Obesity raises risk of cancer-related lymphedema

NEW YORK (Reuters Health) - Painful swelling of the arm or shoulder area following treatment for breast cancer — a condition called lymphedema - is more common in women who are overweight or obese than in women of normal weight, researchers have found.

Lymphedema is a common, chronic condition that often develops after breast surgery involving the removal or damage to the lymph nodes in the armpit. Radiation therapy, post-operative infection and age have also been implicated. The condition occurs when excess fluid accumulates, leading to swelling, rash, redness and blistering that causes tenderness, numbness, or aching in the arm, chest wall and breast.

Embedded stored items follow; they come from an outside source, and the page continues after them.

--- config.mk ---
export PLATFORM = sky130hd
export DESIGN_NAME = syscall_console
export DESIGN_NICKNAME = d
export VERILOG_FILES = /design/src/rtl/syscall_console.sv
export SDC_FILE = /design/constraint.sdc
export NUM_CORES = 1
export LEC_CHECK = 0
export ABC_CLOCK_PERIOD_IN_PS = 5800
export BUFFER_PORTS_ARGS = -buffer_cell sky130_fd_sc_hd__buf_2
export CAP_MARGIN = 20
export CORE_MARGIN = 4
export CORE_UTILIZATION = 25
export CTS_CLUSTER_SIZE = 28
export DETAILED_ROUTE_END_ITERATION = 7
export GPL_TIMING_DRIVEN = 1
export SYNTH_ARGS = -nofsm -noshare
export SYNTH_HDL_FRONTEND = slang
export SYNTH_HIERARCHICAL = 1
export SYNTH_SLANG_ARGS = --single-unit
--- constraint.sdc ---
create_clock -name i_clk -period 5.8 [get_ports i_clk]
set_input_delay 0.29 -clock i_clk [delete_from_list [all_inputs] [get_ports i_clk]]
set_output_delay 0.29 -clock i_clk [all_outputs]
set_load 0.02 [all_outputs]
--- src/rtl/syscall_console.sv ---
// Syscall/console unit: decodes halt/dec/char/hex requests, renders ASCII into a FWFT byte FIFO,
// holds the core off (o_run=0) while rendering; generator stalls on a full FIFO without losing chars.

module syscall_console_fifo #(
  parameter int DEPTH = 16
) (
  input  logic       i_clk,
  input  logic       i_rst_n,
  input  logic       push_vld,
  input  logic [7:0] push_dat,
  output logic       full,
  output logic [7:0] pop_dat,
  output logic       pop_vld,
  input  logic       pop_rdy
);
  localparam int AW = $clog2(DEPTH);

  logic [7:0]    mem [DEPTH];
  logic [AW-1:0] wr_ptr;
  logic [AW-1:0] rd_ptr;
  logic [AW:0]   cnt;
  logic          do_push;
  logic          do_pop;

  assign full    = (cnt == (AW+1)'(DEPTH));
  assign pop_vld = (cnt != '0);
  assign pop_dat = mem[rd_ptr];
  assign do_push = push_vld & ~full;
  assign do_pop  = pop_vld & pop_rdy;

  always_ff @(posedge i_clk) begin
    if (do_push) mem[wr_ptr] <= push_dat;
  end

  always_ff @(posedge i_clk) begin
    if (!i_rst_n) begin
      wr_ptr <= '0;
      rd_ptr <= '0;
      cnt    <= '0;
    end else begin
      if (do_push) wr_ptr <= wr_ptr + AW'(1);
      if (do_pop)  rd_ptr <= rd_ptr + AW'(1);
      case ({do_push, do_pop})
        2'b10:   cnt <= cnt + (AW+1)'(1);
        2'b01:   cnt <= cnt - (AW+1)'(1);
        default: cnt <= cnt;
      endcase
    end
  end
endmodule

module syscall_console #(
  parameter int FIFO_DEPTH = 16,
  parameter int SIGNED_DEC = 1,
  parameter int HALT_DRAIN = 1
) (
  input  logic        i_clk,
  input  logic        i_rst_n,
  input  logic        i_sys,
  input  logic [31:0] i_num,
  input  logic [31:0] i_op1,
  input  logic        i_run,
  output logic        o_run,
  output logic        o_ack,
  output logic        o_bad,
  output logic [7:0]  o_tx_data,
  output logic        o_tx_valid,
  input  logic        i_tx_ready,
  output logic        o_halt,
  output logic [7:0]  o_halt_code
);
  typedef enum logic [2:0] {IDLE, CHAR, DEC, HEX, HALT_WAIT, HALTED} state_t;

  state_t      state_q;
  logic [31:0] op_q;
  logic [31:0] mag_q;
  logic        neg_q;
  logic [3:0]  idx_q;
  logic [3:0]  dig_q;
  logic        started_q;
  logic        push_vld;
  logic [7:0]  push_dat;
  logic        fifo_full;
  logic        dec_ge;
  logic        dec_emit;
  logic        op_neg;

  function automatic logic [31:0] pow10(input logic [3:0] i);
    case (i)
      4'd0:    return 32'd1000000000;
      4'd1:    return 32'd100000000;
      4'd2:    return 32'd10000000;
      4'd3:    return 32'd1000000;
      4'd4:    return 32'd100000;
      4'd5:    return 32'd10000;
      4'd6:    return 32'd1000;
      4'd7:    return 32'd100;
      4'd8:    return 32'd10;
      default: return 32'd1;
    endcase
  endfunction

  function automatic logic [7:0] hex_char(input logic [3:0] n);
    return (n < 4'd10) ? 8'h30 + {4'h0, n} : 8'h37 + {4'h0, n};
  endfunction

  assign op_neg   = (SIGNED_DEC != 0) && i_op1[31];
  assign dec_ge   = (mag_q >= pow10(idx_q));
  // Leading zeros are skipped until the first nonzero digit; the units digit always prints.
  assign dec_emit = (dig_q != 4'd0) || started_q || (idx_q == 4'd9);

  always_comb begin
    push_vld = 1'b0;
    push_dat = 8'h00;
    case (state_q)
      CHAR: begin
        push_vld = 1'b1;
        push_dat = op_q[7:0];
      end
      DEC: begin
        if (neg_q) begin
          push_vld = 1'b1;
          push_dat = 8'h2D;
        end else if (!dec_ge && dec_emit) begin
          push_vld = 1'b1;
          push_dat = 8'h30 + {4'h0, dig_q};
        end
      end
      HEX: begin
        push_vld = 1'b1;
        push_dat = hex_char(op_q[31:28]);
      end
      default: ;
    endcase
  end

  always_ff @(posedge i_clk) begin
    if (!i_rst_n) begin
      state_q     <= IDLE;
      o_run       <= 1'b0;
      o_ack       <= 1'b0;
      o_bad       <= 1'b0;
      o_halt      <= 1'b0;
      o_halt_code <= 8'h00;
      op_q        <= '0;
      mag_q       <= '0;
      neg_q       <= 1'b0;
      idx_q       <= '0;
      dig_q       <= '0;
      started_q   <= 1'b0;
    end else begin
      o_ack <= 1'b0;
      o_bad <= 1'b0;
      o_run <= 1'b0;
      case (state_q)
        IDLE: begin
          o_run <= i_run;
          if (i_sys && !o_ack) begin
            op_q      <= i_op1;
            mag_q     <= op_neg ? -i_op1 : i_op1;
            neg_q     <= op_neg;
            idx_q     <= '0;
            dig_q     <= '0;
            started_q <= 1'b0;
            case (i_num)
              32'd0: begin
                o_run <= 1'b0;
                if (HALT_DRAIN != 0) begin
                  state_q <= HALT_WAIT;
                end else begin
                  o_halt      <= 1'b1;
                  o_halt_code <= i_op1[7:0];
                  o_ack       <= 1'b1;
                  state_q     <= HALTED;
                end
              end
              32'd2: begin state_q <= DEC;  o_run <= 1'b0; end
              32'd3: begin state_q <= CHAR; o_run <= 1'b0; end
              32'd4: begin state_q <= HEX;  o_run <= 1'b0; end
              default: begin
                o_ack <= 1'b1;
                o_bad <= 1'b1;
              end
            endcase
          end
        end
        CHAR: begin
          if (!fifo_full) begin
            o_ack   <= 1'b1;
            o_run   <= i_run;
            state_q <= IDLE;
          end
        end
        DEC: begin
          if (neg_q) begin
            if (!fifo_full) neg_q <= 1'b0;
          end else if (dec_ge) begin
            mag_q <= mag_q - pow10(idx_q);
            dig_q <= dig_q + 4'd1;
          end else if (dec_emit) begin
            if (!fifo_full) begin
              started_q <= 1'b1;
              dig_q     <= '0;
              if (idx_q == 4'd9) begin
                o_ack   <= 1'b1;
                o_run   <= i_run;
                state_q <= IDLE;
              end else begin
                idx_q <= idx_q + 4'd1;
              end
            end
          end else begin
            idx_q <= idx_q + 4'd1;
          end
        end
        HEX: begin
          if (!fifo_full) begin
            op_q  <= {op_q[27:0], 4'h0};
            idx_q <= idx_q + 4'd1;
            if (idx_q == 4'd7) begin
              o_ack   <= 1'b1;
              o_run   <= i_run;
              state_q <= IDLE;
            end
          end
        end
        HALT_WAIT: begin
          if (!o_tx_valid) begin
            o_halt      <= 1'b1;
            o_halt_code <= op_q[7:0];
            o_ack       <= 1'b1;
            state_q     <= HALTED;
          end
        end
        HALTED: ;
        default: state_q <= IDLE;
      endcase
    end
  end

  syscall_console_fifo #(.DEPTH(FIFO_DEPTH)) u_fifo (
    .i_clk    (i_clk),
    .i_rst_n  (i_rst_n),
    .push_vld (push_vld),
    .push_dat (push_dat),
    .full     (fifo_full),
    .pop_dat  (o_tx_data),
    .pop_vld  (o_tx_valid),
    .pop_rdy  (i_tx_ready)
  );
endmodule

==> impl_metrics.ini <==
[layout]
mostFrequentLayoutCells = edfxtp_1 (128), dfxtp_1 (127), nand2_1 (122)
mostFrequentLayoutCell = edfxtp_1
syn2layout_area_growth_pct = 16.1
drive_above_1_share_pct = 16.2
nets = 1517
fin_area_um2 = 15900
fin_cells = 2118
n_fill_cell = 5596

[synth]
synth.cell_area_um2 = 13700
synth_cell_type_count = 87
synth_edf_count = 128
synth_top_cell_by_area = edfxtp_1
ys_async_sr_fraction_pct = 0
avgSynthCellArea_um2 = 10.3
synth_seq_cells = 257
syn_nets = 1452
synth_area_leaders = edfxtp_1 (28%), dfxtp_1 (19%), mux4_2 (6.6%)
synth.top_cell.area_share_pct = 28.1
syn_inst = 1333
synthFlopType = dfxtp_1
seq_area_frac_synth_pct = 47.0
ys_warn_count = 6

[timing]
skew_ns = 0.0144
rsz0062_at_grt = false
setup_tns_ns = 0
relSlewSlack_pct = 20.6
final-hold-violation-count = 0
holdWs_ns = 0.0478
worstMarginPinSlew_ns = 1.16
fmax_ghz = 0.201
period_share_pct = 85.7
slew_viol_final = 0
period_needed_ns = 4.97
setup-violations-final = 0

[routing]
wire_per_inst_um = 17.3
drtAntennaViolNets = 0
avgViaCountPerCell = 4.87
first_iter_violations = 665
first_pass_iters = 5
num_vias = 10300
remaining_drc_errors = 0
routed_wirelength_um = 36600

[place]
place_hpwl_um = 26600
portBuffers = 89
place_area_um2 = 14800
place_inst = 2062
gp_congestion = 0.884

[floorplan]
core-area_um2 = 54000
pin_count = 90
die_w_um = 242
rows = 85
die_h_um = 242
start_util_pct = 25.3
die-area_um2 = 58500

[critical_path]
crit_path_start_kind = flop
arrival_ns = 5.46
worst_ep_required_time_ns = 6.29
r2r-end = u_fifo/cnt[4]
crit_start = mag_q[0]
end_kind = flop
slowest_stage = a21boi_1
worst_path_largest_cell_delay_ns = 0.53
path_cells = inv_1 > ha_1 > fa_1 > nor2b_1 > o31ai_1 > a211oi_1 > o21a_2 > nand2b_1 > nor2_1 > a22oi_1 > nand2_1 > a21boi_1 > inv_1 > ha_1 > xor2_1 > ha_1 > nor4b_1 > a21oi_1 > o32ai_1 > mux2i_1
critical_path.top_delay_family = compound AO/OA/AOI/OAI gates
cp_num_cells = 20
timing.rr.start = mag_q[0]
cp_max_fo = 9
cp_num_buf_inv = 2
reg2reg_setup_slack_ns = 0.83
path_class = reg -> reg
reg2reg_depth = 20
crit_path_end = u_fifo/cnt[4]
crit_path_frequent_cell = ha_1

[power]
p_per_area_nw_per_um2 = 271
p_leak_uw = 0.00547
ir_drop_mv = 0.206
total_power_uw = 4290

[global_route]
grt_max_degree = 57
grt_usage_pct = 12.0
grt_pass1_wl_um = 57800
antenna_found_initial = 3
grt_pass1_vias = 10300
gr-total-overflow = 0

[clock_tree]
clock_tree.root_cell = clkbuf_16
cts_buffers = 28
ctsHoldBuffers = 0
cts.repair.resized = 0
clock_path_buffers = 3
insertion_delay_ns = 0.57
postCtsSetupBuffers = 0
cts.sinks = 257
h-tree-depth = 1
cts.clk_slew.worst_paths_ns = 0.06
cts_tree = built

[worst_hold_path]
hp-class = in -> reg

[run]
max_cap_violations = 0

[outcome]
status = complete, no violations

In their study of 193 breast cancer survivors, Dr. Jane M. Armer and colleagues at the University of Missouri-Columbia found that the risk of lymphedema was 40 to 60 percent higher in women who are overweight or obese compared to normal-weight women.

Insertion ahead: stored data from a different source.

[config.mk]
export PLATFORM = sky130hd
export DESIGN_NAME = multi_channel_watchdog_flat
export DESIGN_NICKNAME = d
export VERILOG_FILES = /design/src/rtl/multi_channel_watchdog_if.sv /design/src/rtl/multi_channel_watchdog.sv /design/src/flat_wrapper.sv
export SDC_FILE = /design/constraint.sdc
export NUM_CORES = 1
export LEC_CHECK = 0
export CORE_ASPECT_RATIO = 0.7
export CORE_UTILIZATION = 57
export DETAILED_ROUTE_END_ITERATION = 8
export GPL_TIMING_DRIVEN = 0
export PLACE_DENSITY_LB_ADDON = 0.08
export SKIP_LAST_GASP = 1
export SLEW_MARGIN = 5
export SYNTH_ARGS = -nofsm -noshare
export SYNTH_HDL_FRONTEND = slang
export SYNTH_SLANG_ARGS = --single-unit
[constraint.sdc]
create_clock -name clk -period 5.3 [get_ports clk]
set_clock_uncertainty 0.2 [all_clocks]
set_input_delay 1.06 -clock clk [delete_from_list [all_inputs] [get_ports clk]]
set_output_delay 1.06 -clock clk [all_outputs]
set_load 0.02 [all_outputs]
[src/rtl/multi_channel_watchdog_if.sv]
// rtl/multi_channel_watchdog_if.sv - control and status bundle for the multi-channel watchdog
interface multi_channel_watchdog_if #(
    parameter int NUM_CH = 4
);
    logic [NUM_CH-1:0] enable;
    logic [NUM_CH-1:0] heartbeat;
    logic [NUM_CH-1:0] window_en;
    logic [NUM_CH-1:0] clear;
    logic [NUM_CH-1:0] warning;
    logic [NUM_CH-1:0] triggered;
    logic [NUM_CH-1:0] early_fault;
    logic              force_reset;
    logic [7:0]        trip_count;

    modport master (
        output enable, heartbeat, window_en, clear,
        input  warning, triggered, early_fault, force_reset, trip_count
    );

    modport slave (
        input  enable, heartbeat, window_en, clear,
        output warning, triggered, early_fault, force_reset, trip_count
    );
endinterface

[src/rtl/multi_channel_watchdog.sv]
// rtl/multi_channel_watchdog.sv - per-channel watchdog timers with window check and shared reset pulse
module multi_channel_watchdog #(
    parameter int NUM_CH        = 4,
    parameter int CNT_WIDTH     = 32,
    parameter int TIMEOUT       = 1000,
    parameter int WARN_LEVEL    = 750,
    parameter int WINDOW_MIN    = 0,
    parameter int RST_PULSE_LEN = 16
) (
    input  logic                     clk,
    input  logic                     rst,
    multi_channel_watchdog_if.slave  bus
);
    typedef enum logic [1:0] {IDLE, RUN, WARN, TRIP} state_t;

    localparam logic [CNT_WIDTH-1:0] WARN_M1   = CNT_WIDTH'(WARN_LEVEL - 1);
    localparam logic [CNT_WIDTH-1:0] TO_M1     = CNT_WIDTH'(TIMEOUT - 1);
    localparam logic [CNT_WIDTH-1:0] CNT_ONE   = CNT_WIDTH'(1);
    // Early test is written as cnt+1 <= WINDOW_MIN so a zero window never folds to a constant compare.
    localparam logic [CNT_WIDTH:0]   WIN_MIN_X = (CNT_WIDTH+1)'(WINDOW_MIN);
    localparam logic [CNT_WIDTH:0]   ONE_X     = (CNT_WIDTH+1)'(1);
    localparam int                   PW        = $clog2(RST_PULSE_LEN + 1);
    localparam logic [PW-1:0]        PULSE_LD  = PW'(RST_PULSE_LEN);
    localparam logic [PW-1:0]        PULSE_ONE = PW'(1);

    state_t               state_q [NUM_CH];
    state_t               state_d [NUM_CH];
    logic [CNT_WIDTH-1:0] cnt_q   [NUM_CH];
    logic [CNT_WIDTH-1:0] cnt_d   [NUM_CH];
    logic [NUM_CH-1:0]    early_q;
    logic [NUM_CH-1:0]    early_d;
    logic [NUM_CH-1:0]    entering;
    logic [NUM_CH-1:0]    warn_v;
    logic [NUM_CH-1:0]    trip_v;
    logic [PW-1:0]        pulse_q;
    logic [PW-1:0]        pulse_d;
    logic [7:0]           trips_q;
    logic [7:0]           trips_d;
    logic [4:0]           n_new;
    logic [8:0]           trips_sum;

    // Per-channel next state: disable beats everything, then heartbeat (early or valid), then timeout.
    always_comb begin
        for (int i = 0; i < NUM_CH; i++) begin
            state_d[i]  = state_q[i];
            cnt_d[i]    = cnt_q[i];
            early_d[i]  = early_q[i];
            entering[i] = 1'b0;
            case (state_q[i])
                IDLE: begin
                    cnt_d[i] = '0;
                    if (bus.enable[i]) state_d[i] = RUN;
                end
                RUN, WARN: begin
                    if (!bus.enable[i]) begin
                        state_d[i] = IDLE;
                        cnt_d[i]   = '0;
                    end else if (bus.heartbeat[i] && bus.window_en[i] &&
                                 (({1'b0, cnt_q[i]} + ONE_X) <= WIN_MIN_X)) begin
                        state_d[i]  = TRIP;
                        early_d[i]  = 1'b1;
                        entering[i] = 1'b1;
                    end else if (bus.heartbeat[i]) begin
                        state_d[i] = RUN;
                        cnt_d[i]   = '0;
                    end else if (state_q[i] == WARN && cnt_q[i] == TO_M1) begin
                        state_d[i]  = TRIP;
                        entering[i] = 1'b1;
                    end else begin
                        cnt_d[i] = cnt_q[i] + CNT_ONE;
                        if (state_q[i] == RUN && cnt_q[i] == WARN_M1) state_d[i] = WARN;
                    end
                end
                TRIP: begin
                    if (bus.clear[i]) begin
                        state_d[i] = IDLE;
                        cnt_d[i]   = '0;
                        early_d[i] = 1'b0;
                    end
                end
                default: begin
                    state_d[i] = IDLE;
                    cnt_d[i]   = '0;
                end
            endcase
        end
    end

    // Shared bookkeeping: saturating trip total and a reset pulse that restarts on every new trip.
    always_comb begin
        n_new = '0;
        for (int i = 0; i < NUM_CH; i++) n_new = n_new + 5'(entering[i]);
        trips_sum = {1'b0, trips_q} + {4'b0, n_new};
        trips_d   = trips_sum[8] ? 8'hFF : trips_sum[7:0];
        if (|entering)         pulse_d = PULSE_LD;
        else if (pulse_q != 0) pulse_d = pulse_q - PULSE_ONE;
        else                   pulse_d = '0;
    end

    // State registers; reset dominates everything including an active trip or pulse.
    always_ff @(posedge clk) begin
        if (rst) begin
            for (int i = 0; i < NUM_CH; i++) begin
                state_q[i] <= IDLE;
                cnt_q[i]   <= '0;
            end
            early_q <= '0;
            pulse_q <= '0;
            trips_q <= '0;
        end else begin
            for (int i = 0; i < NUM_CH; i++) begin
                state_q[i] <= state_d[i];
                cnt_q[i]   <= cnt_d[i];
            end
            early_q <= early_d;
            pulse_q <= pulse_d;
            trips_q <= trips_d;
        end
    end

    // Status flags are pure decodes of registered state.
    always_comb begin
        for (int i = 0; i < NUM_CH; i++) begin
            warn_v[i] = (state_q[i] == WARN);
            trip_v[i] = (state_q[i] == TRIP);
        end
    end

    assign bus.warning     = warn_v;
    assign bus.triggered   = trip_v;
    assign bus.early_fault = early_q;
    assign bus.force_reset = (pulse_q != 0);
    assign bus.trip_count  = trips_q;
endmodule

[src/flat_wrapper.sv]
// flat-port wrapper written by rule: the top's interface ports become plain ports
module multi_channel_watchdog_flat 
#(
    parameter int NUM_CH        = 4,
    parameter int CNT_WIDTH     = 32,
    parameter int TIMEOUT       = 1000,
    parameter int WARN_LEVEL    = 750,
    parameter int WINDOW_MIN    = 0,
    parameter int RST_PULSE_LEN = 16
)
  (clk, rst, bus_enable, bus_heartbeat, bus_window_en, bus_clear, bus_warning, bus_triggered, bus_early_fault, bus_force_reset, bus_trip_count);
  multi_channel_watchdog_if #(.NUM_CH(NUM_CH)) bus_i ();
  input  logic clk;
  input  logic rst;
  input wire logic [$bits(bus_i.enable)-1:0] bus_enable;
  input wire logic [$bits(bus_i.heartbeat)-1:0] bus_heartbeat;
  input wire logic [$bits(bus_i.window_en)-1:0] bus_window_en;
  input wire logic [$bits(bus_i.clear)-1:0] bus_clear;
  output wire logic [$bits(bus_i.warning)-1:0] bus_warning;
  output wire logic [$bits(bus_i.triggered)-1:0] bus_triggered;
  output wire logic [$bits(bus_i.early_fault)-1:0] bus_early_fault;
  output wire logic [$bits(bus_i.force_reset)-1:0] bus_force_reset;
  output wire logic [$bits(bus_i.trip_count)-1:0] bus_trip_count;
  assign bus_i.enable = bus_enable;
  assign bus_i.heartbeat = bus_heartbeat;
  assign bus_i.window_en = bus_window_en;
  assign bus_i.clear = bus_clear;
  assign bus_warning = bus_i.warning;
  assign bus_triggered = bus_i.triggered;
  assign bus_early_fault = bus_i.early_fault;
  assign bus_force_reset = bus_i.force_reset;
  assign bus_trip_count = bus_i.trip_count;
  multi_channel_watchdog #(.NUM_CH(NUM_CH), .CNT_WIDTH(CNT_WIDTH), .TIMEOUT(TIMEOUT), .WARN_LEVEL(WARN_LEVEL), .WINDOW_MIN(WINDOW_MIN), .RST_PULSE_LEN(RST_PULSE_LEN)) u_core (.clk(clk), .rst(rst), .bus(bus_i));
endmodule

The risk of lymphedema is especially high in overweight or obese women who have cancer treatment to the dominant side or experience post-operation swelling, the researchers report. Post-operative swelling significantly increased the risk of lymphedema regardless of a woman’s body weight.

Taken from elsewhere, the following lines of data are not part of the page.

## config.mk

```make
export PLATFORM = sky130hd
export DESIGN_NAME = prog_clk_div
export DESIGN_NICKNAME = d
export VERILOG_FILES = /design/src/rtl/clk_div_pkg.sv /design/src/rtl/clk_div_ch.sv /design/src/rtl/prog_clk_div.sv
export SDC_FILE = /design/constraint.sdc
export NUM_CORES = 1
export LEC_CHECK = 0
export BUFFER_PORTS_ARGS = -buffer_cell sky130_fd_sc_hd__buf_2
export CORE_UTILIZATION = 30
export DETAILED_ROUTE_END_ITERATION = 6
export PLACE_DENSITY_LB_ADDON = 0.3
export SLEW_MARGIN = 30
export SYNTH_ARGS = -nofsm -noshare
export SYNTH_HDL_FRONTEND = slang
export SYNTH_SLANG_ARGS = --single-unit
```

## constraint.sdc

```tcl
create_clock -name CLK -period 4.35 [get_ports CLK]
set_input_delay 0.435 -clock CLK [delete_from_list [all_inputs] [get_ports CLK]]
set_output_delay 0.435 -clock CLK [all_outputs]
set_load 0.01 [all_outputs]
```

Based on their analysis, roughly two thirds of breast cancer survivors are at risk of developing lymphedema within 30 months after surgery, Armer and colleagues report in the current issue of the Journal of Lymphoedema.

“Diagnosing post-breast cancer lymphedema can be difficult,” Armer noted. She recommends increased health education for both breast cancer survivors and health care providers.

“Lymphedema has a profound impact on health and well-being, but often goes undiagnosed and untreated by physicians and patients,” she said.

In a previous study, Armer and colleagues found that many women who experience lymphedema after breast cancer treatment suffer in silence. Others don’t follow the treatment advice of their doctor or use “alternative” treatments, which they may not discuss with their doctors.